Since the cause is likely an OS-level issue rather than even one with the Python subprocess module, it would be fruitful to have some way to save state after finishing processing an edge-count for a given graph order, and then to have an option to restore from that save state and resume processing.

wbkboyer commented 2 days ago

Presently, I allow one to specify a list of -n/--orders of graphs for which one wishes to perform the edge-deletion analysis on each graph in each file per edge-count per order, and to integrate the numInvalidOKs for each edge-count into the final Test Table for that graph order. If I add another command-line parameter (-r/--resume) indicating we wish to resume EDA from a save-state, then an error must be thrown if more than one graph order is specified.

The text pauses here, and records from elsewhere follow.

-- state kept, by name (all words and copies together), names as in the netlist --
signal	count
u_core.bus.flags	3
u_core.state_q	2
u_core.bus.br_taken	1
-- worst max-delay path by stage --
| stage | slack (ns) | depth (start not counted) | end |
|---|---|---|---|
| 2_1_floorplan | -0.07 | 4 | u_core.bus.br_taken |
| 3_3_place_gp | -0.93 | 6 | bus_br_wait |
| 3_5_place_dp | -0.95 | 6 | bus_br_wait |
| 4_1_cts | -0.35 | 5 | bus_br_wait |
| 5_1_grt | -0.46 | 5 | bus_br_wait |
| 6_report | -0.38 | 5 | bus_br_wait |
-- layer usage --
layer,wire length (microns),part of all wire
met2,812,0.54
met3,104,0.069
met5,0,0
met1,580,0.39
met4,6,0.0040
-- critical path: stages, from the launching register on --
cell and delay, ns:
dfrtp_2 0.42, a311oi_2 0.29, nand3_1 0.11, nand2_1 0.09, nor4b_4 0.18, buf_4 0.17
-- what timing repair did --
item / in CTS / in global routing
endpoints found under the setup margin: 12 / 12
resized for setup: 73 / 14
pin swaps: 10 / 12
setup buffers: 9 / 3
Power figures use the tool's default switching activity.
`config.mk`:
```
export PLATFORM = sky130hd
export DESIGN_NAME = universal_register
export DESIGN_NICKNAME = d
export VERILOG_FILES = /design/src/rtl/universal_register.sv
export SDC_FILE = /design/constraint.sdc
export NUM_CORES = 1
export LEC_CHECK = 0
export ABC_CLOCK_PERIOD_IN_PS = 2550
export CELL_PAD_IN_SITES_DETAIL_PLACEMENT = 0
export CELL_PAD_IN_SITES_GLOBAL_PLACEMENT = 2
export CORE_UTILIZATION = 32
export CTS_BUF_LIST = sky130_fd_sc_hd__clkbuf_8
export DETAILED_ROUTE_END_ITERATION = 10
export GPL_ROUTABILITY_DRIVEN = 0
export PLACE_DENSITY_LB_ADDON = 0.1
export SYNTH_ARGS = -nofsm -noshare
export SYNTH_HDL_FRONTEND = slang
export SYNTH_SLANG_ARGS = --single-unit
```
`constraint.sdc`:
```
create_clock -name clk -period 2.55 [get_ports clk]
set_input_delay 0.51 -clock clk [delete_from_list [all_inputs] [get_ports clk]]
set_output_delay 0.51 -clock clk [all_outputs]
set_load 0.01 [all_outputs]
```
## src/rtl/sc_trojan_monitor_pkg.sv

```systemverilog
// Shared types and helpers for the stochastic-bitstream Trojan monitor.
package sc_mon_pkg;

    // Monitor control states.
    typedef enum logic [1:0] {
        ST_IDLE   = 2'd0,
        ST_RUN    = 2'd1,
        ST_REPORT = 2'd2
    } state_e;

    // "No mismatch seen" sentinel: all ones in a cnt_w-bit field.
    function automatic int unsigned no_mm(input int cnt_w);
        if (cnt_w >= 32) begin
            return 32'hFFFF_FFFF;
        end
        return (32'd1 << cnt_w) - 32'd1;
    endfunction

    // Every index 0..bit_length-1 and every count up to bit_length must fit
    // in cnt_w bits without colliding with the all-ones sentinel.
    function automatic bit params_legal(input int bit_length, input int cnt_w);
        return (cnt_w > 0) && (cnt_w < 32) && (bit_length > 0) &&
               ($clog2(bit_length + 1) <= cnt_w);
    endfunction

endpackage

```

## src/rtl/sc_trojan_monitor_if.sv

```systemverilog
// Bit-stream input and result bundle between a stream source and the monitor.
//
// Handshake: bit_valid qualifies bit_ref/bit_obs for one cycle. There is no
// ready; the monitor consumes every valid bit while busy=1 and ignores
// bit_valid otherwise. start is a single-cycle request that is always
// accepted. done is a one-cycle pulse during which (and after which, until
// the next done or reset) the result fields describe the finished stream.
interface sc_trojan_monitor_if #(
    parameter int CNT_W = 8
) ();
    import sc_mon_pkg::*;

    logic             start;
    logic             bit_valid;
    logic             bit_ref;
    logic             bit_obs;
    logic             busy;
    logic             done;
    logic [CNT_W-1:0] ones_ref;
    logic [CNT_W-1:0] ones_obs;
    logic [CNT_W-1:0] mismatches;
    logic [CNT_W-1:0] first_mm_idx;
    logic [CNT_W-1:0] period;
    logic             periodic;
    logic             alarm;
    state_e           dbg_state;

    // Stream source side.
    modport master (
        output start, bit_valid, bit_ref, bit_obs,
        input  busy, done, ones_ref, ones_obs, mismatches, first_mm_idx,
               period, periodic, alarm, dbg_state
    );

    // Monitor side.
    modport slave (
        input  start, bit_valid, bit_ref, bit_obs,
        output busy, done, ones_ref, ones_obs, mismatches, first_mm_idx,
               period, periodic, alarm, dbg_state
    );

endinterface

```

## src/rtl/sc_trojan_monitor_gap_tracker.sv

```systemverilog
// Tracks first mismatch index and spacing between mismatches; flags a stream
// as periodic once enough consecutive equal gaps are seen. Outputs show the
// state including the current cycle's strobe so the parent can capture the
// final result on the same edge as the last bit.
module sc_gap_tracker
    import sc_mon_pkg::*;
#(
    parameter int CNT_W      = 8,
    parameter int PERIOD_MIN = 3
) (
    input  logic             clk,
    input  logic             rst_n,
    input  logic             clear_i,
    input  logic             mm_stb_i,
    input  logic [CNT_W-1:0] idx_i,
    output logic [CNT_W-1:0] first_mm_o,
    output logic [CNT_W-1:0] period_o,
    output logic             periodic_o
);

    localparam logic [CNT_W-1:0] NO_MM_V    = CNT_W'(no_mm(CNT_W));
    localparam logic [CNT_W-1:0] STREAK_MIN = CNT_W'(PERIOD_MIN);

    logic             have_mm_q,  have_mm_d;
    logic [CNT_W-1:0] first_mm_q, first_mm_d;
    logic [CNT_W-1:0] last_mm_q,  last_mm_d;
    logic [CNT_W-1:0] gap_q,      gap_d;
    logic [CNT_W-1:0] streak_q,   streak_d;
    logic             periodic_q, periodic_d;
    logic [CNT_W-1:0] gap_now;

    assign gap_now = idx_i - last_mm_q;

    // Next-state: clear on a new stream, otherwise fold in one mismatch.
    always_comb begin
        have_mm_d  = have_mm_q;
        first_mm_d = first_mm_q;
        last_mm_d  = last_mm_q;
        gap_d      = gap_q;
        streak_d   = streak_q;
        periodic_d = periodic_q;
        if (clear_i) begin
            have_mm_d  = 1'b0;
            first_mm_d = NO_MM_V;
            last_mm_d  = '0;
            gap_d      = '0;
            streak_d   = '0;
            periodic_d = 1'b0;
        end else if (mm_stb_i) begin
            if (!have_mm_q) begin
                have_mm_d  = 1'b1;
                first_mm_d = idx_i;
            end else begin
                gap_d = gap_now;
                if (gap_now == gap_q) begin
                    streak_d = (streak_q == '1) ? streak_q : streak_q + CNT_W'(1);
                end else begin
                    streak_d = CNT_W'(1);
                end
                if (streak_d >= STREAK_MIN) begin
                    periodic_d = 1'b1;
                end
            end
            last_mm_d = idx_i;
        end
    end

    // Tracker registers.
    always_ff @(posedge clk) begin
        if (!rst_n) begin
            have_mm_q  <= 1'b0;
            first_mm_q <= NO_MM_V;
            last_mm_q  <= '0;
            gap_q      <= '0;
            streak_q   <= '0;
            periodic_q <= 1'b0;
        end else begin
            have_mm_q  <= have_mm_d;
            first_mm_q <= first_mm_d;
            last_mm_q  <= last_mm_d;
            gap_q      <= gap_d;
            streak_q   <= streak_d;
            periodic_q <= periodic_d;
        end
    end

    assign first_mm_o = first_mm_d;
    assign period_o   = gap_d;
    assign periodic_o = periodic_d;

endmodule

```

## src/rtl/sc_trojan_monitor.sv

```systemverilog
// Run-time monitor comparing a clean and an observed stochastic bitstream:
// ones counts, mismatch count, first mismatch, gap periodicity and alarm,
// reported once per stream with a one-cycle done pulse.
module sc_trojan_monitor
    import sc_mon_pkg::*;
#(
    parameter int BIT_LENGTH      = 128,
    parameter int CNT_W           = 8,
    parameter int MISMATCH_THRESH = 4,
    parameter int PERIOD_MIN      = 3
) (
    input logic                clk,
    input logic                rst_n,
    sc_trojan_monitor_if.slave mon_if
);

    localparam logic [CNT_W-1:0] LAST_IDX = CNT_W'(BIT_LENGTH - 1);
    localparam logic [CNT_W-1:0] THRESH   = CNT_W'(MISMATCH_THRESH);
    localparam logic [CNT_W-1:0] NO_MM_V  = CNT_W'(no_mm(CNT_W));

    if (!params_legal(BIT_LENGTH, CNT_W)) begin : g_bad_params
        $error("sc_trojan_monitor: CNT_W too narrow for BIT_LENGTH");
    end

    function automatic logic [CNT_W-1:0] sat_inc(input logic [CNT_W-1:0] v);
        return (v == '1) ? v : v + CNT_W'(1);
    endfunction

    state_e           state_q, state_d;
    logic             clear;
    logic             sample;
    logic             last_bit;
    logic             mm_stb;
    logic [CNT_W-1:0] idx_q,      idx_d;
    logic [CNT_W-1:0] ones_ref_q, ones_ref_d;
    logic [CNT_W-1:0] ones_obs_q, ones_obs_d;
    logic [CNT_W-1:0] mm_cnt_q,   mm_cnt_d;

    logic [CNT_W-1:0] trk_first_mm;
    logic [CNT_W-1:0] trk_period;
    logic             trk_periodic;

    logic [CNT_W-1:0] res_ones_ref_q;
    logic [CNT_W-1:0] res_ones_obs_q;
    logic [CNT_W-1:0] res_mm_q;
    logic [CNT_W-1:0] res_first_q;
    logic [CNT_W-1:0] res_period_q;
    logic             res_periodic_q;
    logic             res_alarm_q;

    // Control: start wins in every state; a bit is taken only in RUN.
    always_comb begin
        state_d = state_q;
        clear   = 1'b0;
        sample  = 1'b0;
        case (state_q)
            ST_IDLE: begin
                if (mon_if.start) begin
                    state_d = ST_RUN;
                    clear   = 1'b1;
                end
            end
            ST_RUN: begin
                if (mon_if.start) begin
                    clear = 1'b1;
                end else if (mon_if.bit_valid) begin
                    sample = 1'b1;
                    if (idx_q == LAST_IDX) begin
                        state_d = ST_REPORT;
                    end
                end
            end
            ST_REPORT: begin
                if (mon_if.start) begin
                    state_d = ST_RUN;
                    clear   = 1'b1;
                end else begin
                    state_d = ST_IDLE;
                end
            end
            default: state_d = ST_IDLE;
        endcase
    end

    assign last_bit = sample && (idx_q == LAST_IDX);
    assign mm_stb   = sample && (mon_if.bit_ref != mon_if.bit_obs);

    // Accumulator next-state: saturating counts and the bit index.
    always_comb begin
        idx_d      = idx_q;
        ones_ref_d = ones_ref_q;
        ones_obs_d = ones_obs_q;
        mm_cnt_d   = mm_cnt_q;
        if (clear) begin
            idx_d      = '0;
            ones_ref_d = '0;
            ones_obs_d = '0;
            mm_cnt_d   = '0;
        end else if (sample) begin
            if (mon_if.bit_ref) begin
                ones_ref_d = sat_inc(ones_ref_q);
            end
            if (mon_if.bit_obs) begin
                ones_obs_d = sat_inc(ones_obs_q);
            end
            if (mm_stb) begin
                mm_cnt_d = sat_inc(mm_cnt_q);
            end
            if (!last_bit) begin
                idx_d = sat_inc(idx_q);
            end
        end
    end

    // State and accumulator registers.
    always_ff @(posedge clk) begin
        if (!rst_n) begin
            state_q    <= ST_IDLE;
            idx_q      <= '0;
            ones_ref_q <= '0;
            ones_obs_q <= '0;
            mm_cnt_q   <= '0;
        end else begin
            state_q    <= state_d;
            idx_q      <= idx_d;
            ones_ref_q <= ones_ref_d;
            ones_obs_q <= ones_obs_d;
            mm_cnt_q   <= mm_cnt_d;
        end
    end

    sc_gap_tracker #(
        .CNT_W      (CNT_W),
        .PERIOD_MIN (PERIOD_MIN)
    ) u_gap (
        .clk        (clk),
        .rst_n      (rst_n),
        .clear_i    (clear),
        .mm_stb_i   (mm_stb),
        .idx_i      (idx_q),
        .first_mm_o (trk_first_mm),
        .period_o   (trk_period),
        .periodic_o (trk_periodic)
    );

    // Result registers: loaded on the edge that enters REPORT, held otherwise.
    always_ff @(posedge clk) begin
        if (!rst_n) begin
            res_ones_ref_q <= '0;
            res_ones_obs_q <= '0;
            res_mm_q       <= '0;
            res_first_q    <= NO_MM_V;
            res_period_q   <= '0;
            res_periodic_q <= 1'b0;
            res_alarm_q    <= 1'b0;
        end else if (last_bit) begin
            res_ones_ref_q <= ones_ref_d;
            res_ones_obs_q <= ones_obs_d;
            res_mm_q       <= mm_cnt_d;
            res_first_q    <= trk_first_mm;
            res_period_q   <= trk_period;
            res_periodic_q <= trk_periodic;
            res_alarm_q    <= (mm_cnt_d >= THRESH) || trk_periodic;
        end
    end

    assign mon_if.busy         = (state_q == ST_RUN);
    assign mon_if.done         = (state_q == ST_REPORT);
    assign mon_if.dbg_state    = state_q;
    assign mon_if.ones_ref     = res_ones_ref_q;
    assign mon_if.ones_obs     = res_ones_obs_q;
    assign mon_if.mismatches   = res_mm_q;
    assign mon_if.first_mm_idx = res_first_q;
    assign mon_if.period       = res_period_q;
    assign mon_if.periodic     = res_periodic_q;
    assign mon_if.alarm        = res_alarm_q;

endmodule

```

## src/flat_wrapper.sv

```systemverilog
// flat-port wrapper written by rule: the top's interface ports become plain ports
module sc_trojan_monitor_flat import sc_mon_pkg::*;
#(
    parameter int BIT_LENGTH      = 128,
    parameter int CNT_W           = 8,
    parameter int MISMATCH_THRESH = 4,
    parameter int PERIOD_MIN      = 3
)
  (clk, rst_n, mon_if_start, mon_if_bit_valid, mon_if_bit_ref, mon_if_bit_obs, mon_if_busy, mon_if_done, mon_if_ones_ref, mon_if_ones_obs, mon_if_mismatches, mon_if_first_mm_idx, mon_if_period, mon_if_periodic, mon_if_alarm, mon_if_dbg_state);
  sc_trojan_monitor_if #(.CNT_W(CNT_W)) mon_if_i ();
  input logic clk;
  input logic rst_n;
  input wire logic [$bits(mon_if_i.start)-1:0] mon_if_start;
  input wire logic [$bits(mon_if_i.bit_valid)-1:0] mon_if_bit_valid;
  input wire logic [$bits(mon_if_i.bit_ref)-1:0] mon_if_bit_ref;
  input wire logic [$bits(mon_if_i.bit_obs)-1:0] mon_if_bit_obs;
  output wire logic [$bits(mon_if_i.busy)-1:0] mon_if_busy;
  output wire logic [$bits(mon_if_i.done)-1:0] mon_if_done;
  output wire logic [$bits(mon_if_i.ones_ref)-1:0] mon_if_ones_ref;
  output wire logic [$bits(mon_if_i.ones_obs)-1:0] mon_if_ones_obs;
  output wire logic [$bits(mon_if_i.mismatches)-1:0] mon_if_mismatches;
  output wire logic [$bits(mon_if_i.first_mm_idx)-1:0] mon_if_first_mm_idx;
  output wire logic [$bits(mon_if_i.period)-1:0] mon_if_period;
  output wire logic [$bits(mon_if_i.periodic)-1:0] mon_if_periodic;
  output wire logic [$bits(mon_if_i.alarm)-1:0] mon_if_alarm;
  output wire logic [$bits(mon_if_i.dbg_state)-1:0] mon_if_dbg_state;
  assign mon_if_i.start = mon_if_start;
  assign mon_if_i.bit_valid = mon_if_bit_valid;
  assign mon_if_i.bit_ref = mon_if_bit_ref;
  assign mon_if_i.bit_obs = mon_if_bit_obs;
  assign mon_if_busy = mon_if_i.busy;
  assign mon_if_done = mon_if_i.done;
  assign mon_if_ones_ref = mon_if_i.ones_ref;
  assign mon_if_ones_obs = mon_if_i.ones_obs;
  assign mon_if_mismatches = mon_if_i.mismatches;
  assign mon_if_first_mm_idx = mon_if_i.first_mm_idx;
  assign mon_if_period = mon_if_i.period;
  assign mon_if_periodic = mon_if_i.periodic;
  assign mon_if_alarm = mon_if_i.alarm;
  assign mon_if_dbg_state = mon_if_i.dbg_state;
  sc_trojan_monitor #(.BIT_LENGTH(BIT_LENGTH), .CNT_W(CNT_W), .MISMATCH_THRESH(MISMATCH_THRESH), .PERIOD_MIN(PERIOD_MIN)) u_core (.clk(clk), .rst_n(rst_n), .mon_if(mon_if_i));
endmodule
```

## config.mk

```make
export PLATFORM = sky130hd
export DESIGN_NAME = sc_trojan_monitor_flat
export DESIGN_NICKNAME = d
export VERILOG_FILES = /design/src/rtl/sc_trojan_monitor_pkg.sv /design/src/rtl/sc_trojan_monitor_if.sv /design/src/rtl/sc_trojan_monitor_gap_tracker.sv /design/src/rtl/sc_trojan_monitor.sv /design/src/flat_wrapper.sv
export SDC_FILE = /design/constraint.sdc
export NUM_CORES = 1
export LEC_CHECK = 0
export CAP_MARGIN = 25
export CORE_UTILIZATION = 30
export DETAILED_ROUTE_END_ITERATION = 12
export GPL_TIMING_DRIVEN = 0
export SLEW_MARGIN = 10
export SYNTH_ARGS = -nofsm -noshare
export SYNTH_HDL_FRONTEND = slang
export SYNTH_SLANG_ARGS = --single-unit
```

## constraint.sdc

```tcl
create_clock -name clk -period 6.74 [get_ports clk]
set_input_delay 1.348 -clock clk [delete_from_list [all_inputs] [get_ports clk]]
set_output_delay 1.348 -clock clk [all_outputs]
set_load 0.01 [all_outputs]
```

==> key figures, run 1 <==
STA
  • Setup ws final: 2900 ps
  • Unrepaired setup endpoints after global routing: no
  • Tcrit/Tclk final: a little under three fifths
  • Final hold viol count: 0
  • Min Clock Period, post-route: 3840 ps
  • Final Skew: about 12 ps
  • Slew margin rel.: 34.4%
  • Worst-margin pin slew: 976 ps
  • Setup_tns: 0 ps
  • Peak Freq: 261 MHz
  • Count of final setup violators: 0
  • Slew Viols, Final: 0

Setup path
  • Worst reg2reg path startpoint: u_core.idx_q[0]
  • CP Cell Sequence: clkdlybuf4s50_1, nor4bb_1, buf_2, nand2_1, clkbuf_1, nor2_2, mux2i_1, a21oi_1, a211o_1
  • Cell family contributing the most delay on the critical path: buffers and inverters
  • Worst R2R Setup Slack: 3810 ps
  • Crit path to: u_core.mon_if.first_mm_idx[6]
  • CP Capture Type: flip-flop
  • Reg-to-Reg End: u_core.mon_if.periodic
  • Critical Path Max Stage Delay: 550 ps
  • Crit path DAT: 4090 ps
  • CP max-delay cell: clkdlybuf4s50_1
  • Startpoint Class: input port
  • Worst path bufs/invs: 3
  • Peak fanout along the critical path: 10
  • Worst R2R Path Depth: 10
  • CP Depth: 9
  • Crit path from: mon_if_bit_valid
  • Setup Crit Path Kind: input port to flip-flop
  • CP Data Required Time: 6990 ps

Die
  • Die ar.: 0.0176 sq mm
  • Core Box Area: 0.0166 sq mm
  • Placement Rows: 47
  • Initial core utilization: 30.8%
  • Die width: 133 um
  • Die H: 133 um
  • Ports: between 50 and 60

Synth
  • FF+latch count, synth: 110
  • Syn avg cell area: ~8.3 sq um
  • Sequential share of the synthesized area: roughly 43%
  • Area of the mapped netlist: between 0.005 and 0.006 sq mm
  • Syn. warnings: 0
  • Dominant cells by area after synthesis: dfxtp_1 43%, a21oi_1 5.7%, nand2_1 5.4%
  • Mapped Nets: 635
  • Unique masters post-synth: 55
  • Top cell type's share of synthesized area: ~43%
  • Number of synthesized flops with an enable pin: 0
  • Synth Flop Type: dfxtp_1
  • Largest area contributor in the netlist: dfxtp_1
  • Asr flop ratio synth: 0%
  • Syn Inst Count: between 600 and 700

Routing
  • Drt drc: 0
  • DR vias: 4421
  • TritonRoute pass-1 iters: 4
  • Initial DRC Count: 260
  • Wire per inst: between 10 and 15 um
  • DRT antenna net count: 0
  • Vias per Instance: 4.91
  • Total Routed Length: 13.5 mm

Place
  • Port buffer count: 50
  • Dpl ws: ~2500 ps
  • Detailed placer's ending HPWL: 9.87 mm
  • Placer Congestion: 0.812

Final layout
  • Fill cells: 1723
  • Most common cell after layout, fill and taps aside: dfxtp_1
  • Most frequent cells in the layout: 110 x dfxtp_1, 74 x nand2_1, 61 x nor2_1
  • NumNets Final: 696
  • Antenna Cells: 0
  • Area Overhead vs Synth: 20.9%
  • Layout cells sized above 1: approximately 4.3%

GRT
  • Initial antenna violation count: 0
  • First-pass GRT wire length: 21.5 mm
  • Global route total overflow: 0
  • Global-route usage over all layers: ~16%
  • Number of global-route vias before repair: 4118
  • Largest net degree at the start of global routing: 19

Pwr
  • PwrDens: 200 mW/mm^2
  • Peak supply drop: 95.9 uV
  • Lkg Pwr: 2.02 nW

Min path
  • Worst Hold Class: flip-flop to flip-flop
  • Hold-critical path depth: 2

CTS
  • Post-CTS sizing: 0
  • Sink Count: 110
  • Clock Path Buffers: 2
  • Hold-fix buffers, CTS: 0
  • Setup Fix Bufs, Post-CTS: 0
  • Clock transition at the registers of the reported paths: 70 ps
  • TritonCTS buffer count: 9
  • Clk Latency, worst-skew pair: 360 ps
  • Root Driver: clkbuf_16
  • H-tree Lvls: 3
  • CTS tree: yes

Run status
  • Status: complete, no violations

Job
  • Max cap viols: 0
cells in the mapped netlist (all sizes together), types with 4 or more instances:
cell type / n
nand2: 74
xnor2: 17
o21ai: 20
nor4: 4
buf: 8
mux2i: 19
and2: 7
xor2: 18
nor3: 29
clkbuf: 29
ha: 13
or3: 22
a211o: 6
dfxtp: 110
nor2: 63
nand4: 8
and3: 7
a211oi: 12
a21oi: 58
nand2b: 5
inv: 15
nand3: 30
nor2b: 4
worst min-delay path by stage:
stage / start / to / slack, ps
4_1_cts: u_core.mon_if.ones_ref[3] / u_core.mon_if.ones_ref[3] / 460
2_1_floorplan: u_core.u_gap.last_mm_q[2] / u_core.u_gap.last_mm_q[2] / 440
5_1_grt: u_core.mon_if.ones_ref[3] / u_core.mon_if.ones_ref[3] / 470
3_3_place_gp: u_core.u_gap.last_mm_q[2] / u_core.u_gap.last_mm_q[2] / 440
3_5_place_dp: u_core.mon_if.ones_obs[1] / u_core.mon_if.ones_obs[1] / 450
6_report: u_core.mon_if.ones_ref[3] / u_core.mon_if.ones_ref[3] / 450
state kept, by name, indices dropped and copies added, names as in the netlist:
signal,cells
u_core.u_gap.streak_q,8
u_core.mon_if.mismatches,8
u_core.mon_if.first_mm_idx,8
u_core.u_gap.gap_q,8
u_core.u_gap.first_mm_q,8
u_core.ones_obs_q,8
u_core.u_gap.periodic_q,1
u_core.mm_cnt_q,8
u_core.mon_if.period,8
u_core.ones_ref_q,8
u_core.mon_if.ones_obs,8
u_core.u_gap.last_mm_q,8
u_core.mon_if.ones_ref,8
u_core.idx_q,8
u_core.mon_if.alarm,1
u_core.mon_if.periodic,1
u_core.mon_if.dbg_state,2
u_core.u_gap.have_mm_q,1
worst register-to-register path, stage by stage, from the launching register on:
cell,delay (ps)
dfxtp_1,460
inv_1,100
ha_1,210
fa_1,540
xor2_1,180
o311ai_1,110
a2111o_1,350
nor3_1,240
nand4_1,170
o21ba_2,290
a211oi_1,210
power breakdown:
part	switching (mW)	total, mW	internal, mW
combinational	0.0314	0.0427	0.0113
sequential	0.00127	0.652	0.651
clock	0.252	0.545	0.293
per-layer routing:
metal / track usage [%] / wire [um]
met1: 20.8 / 6520
met2: 25.6 / 6350
met3: 2.80 / 433
met4: 5.30 / 157
met5: 0 / 0
kinds of logic (layout without fill, tap and decap cells):
kind of cell	after synthesis	in the layout	share of synthesized area [%]
adders and majority gates	14	14	3.57
xor gates and xnor gates	35	35	5.99
buffers and inverters	52	118	4.01
and+or+nand+nor	263	263	24.6
muxes	19	19	3.72
AOI/OAI and AO/OA	122	122	15.1
DFF	110	110	43.0
metrics by stage:
| stage | area [sq um] | utilization (%) | hold slack, ps | instances | total power, mW |
|---|---|---|---|---|---|
| final | 6190 | 37.2 | 453 | 901 | 1.24 |
| after global routing | 6190 | 37.2 | 469 | 901 | 1.28 |
| after CTS | 6190 | 37.2 | 457 | 901 | 1.25 |
| after detailed placement | 5890 | 35.4 | 447 | 885 | 0.710 |
| after global placement | 5890 | 35.4 | 443 | 885 | 0.710 |
| after floorplan | 5120 | - | 436 | 615 | 0.692 |
final cells by class:
class                           count  area, sq um  area share (%)
Tap cell                          220          275            4.45
Buffer                             37          149            2.41
Inverter                           15         56.3           0.909
Timing Repair Buffer               50          500            8.08
Clock buffer                       11          233            3.76
Multi-Input combinational cell    453         2710            43.8
Sequential cell                   110         2200            35.6
Clock inverter                      5         63.8            1.03
No activity file was read; power rests on OpenSTA's default activity.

If the -r flag is used, validate the <RESUMEFILENAME> and either error out or restore the self._numInvalidOKs from the <RESUMEFILENAME> in TestTableGenerationWithInvalidOKs's __init__(). Currently, _determine_numInvalidOKs()'s outer loop iterates over the commands in self.perform_eda_for_commands, and the inner loop iterates over all edge-counts for the given graph order to _call_edge_deletion_analysis(); if self._numInvalidOKs is not {}, need to determine the max processed edge-count, and start the inner loop at the next highest edge-count (rather than from 0). Then, once we have processed a given edge-count, we should serialize the self._numInvalidOKs dict using the json module (the pickle module is another option, but has drawbacks, including vulnerability to arbitrary code execution) and refresh the <RESUMEFILENAME> before proceeding with the next iteration.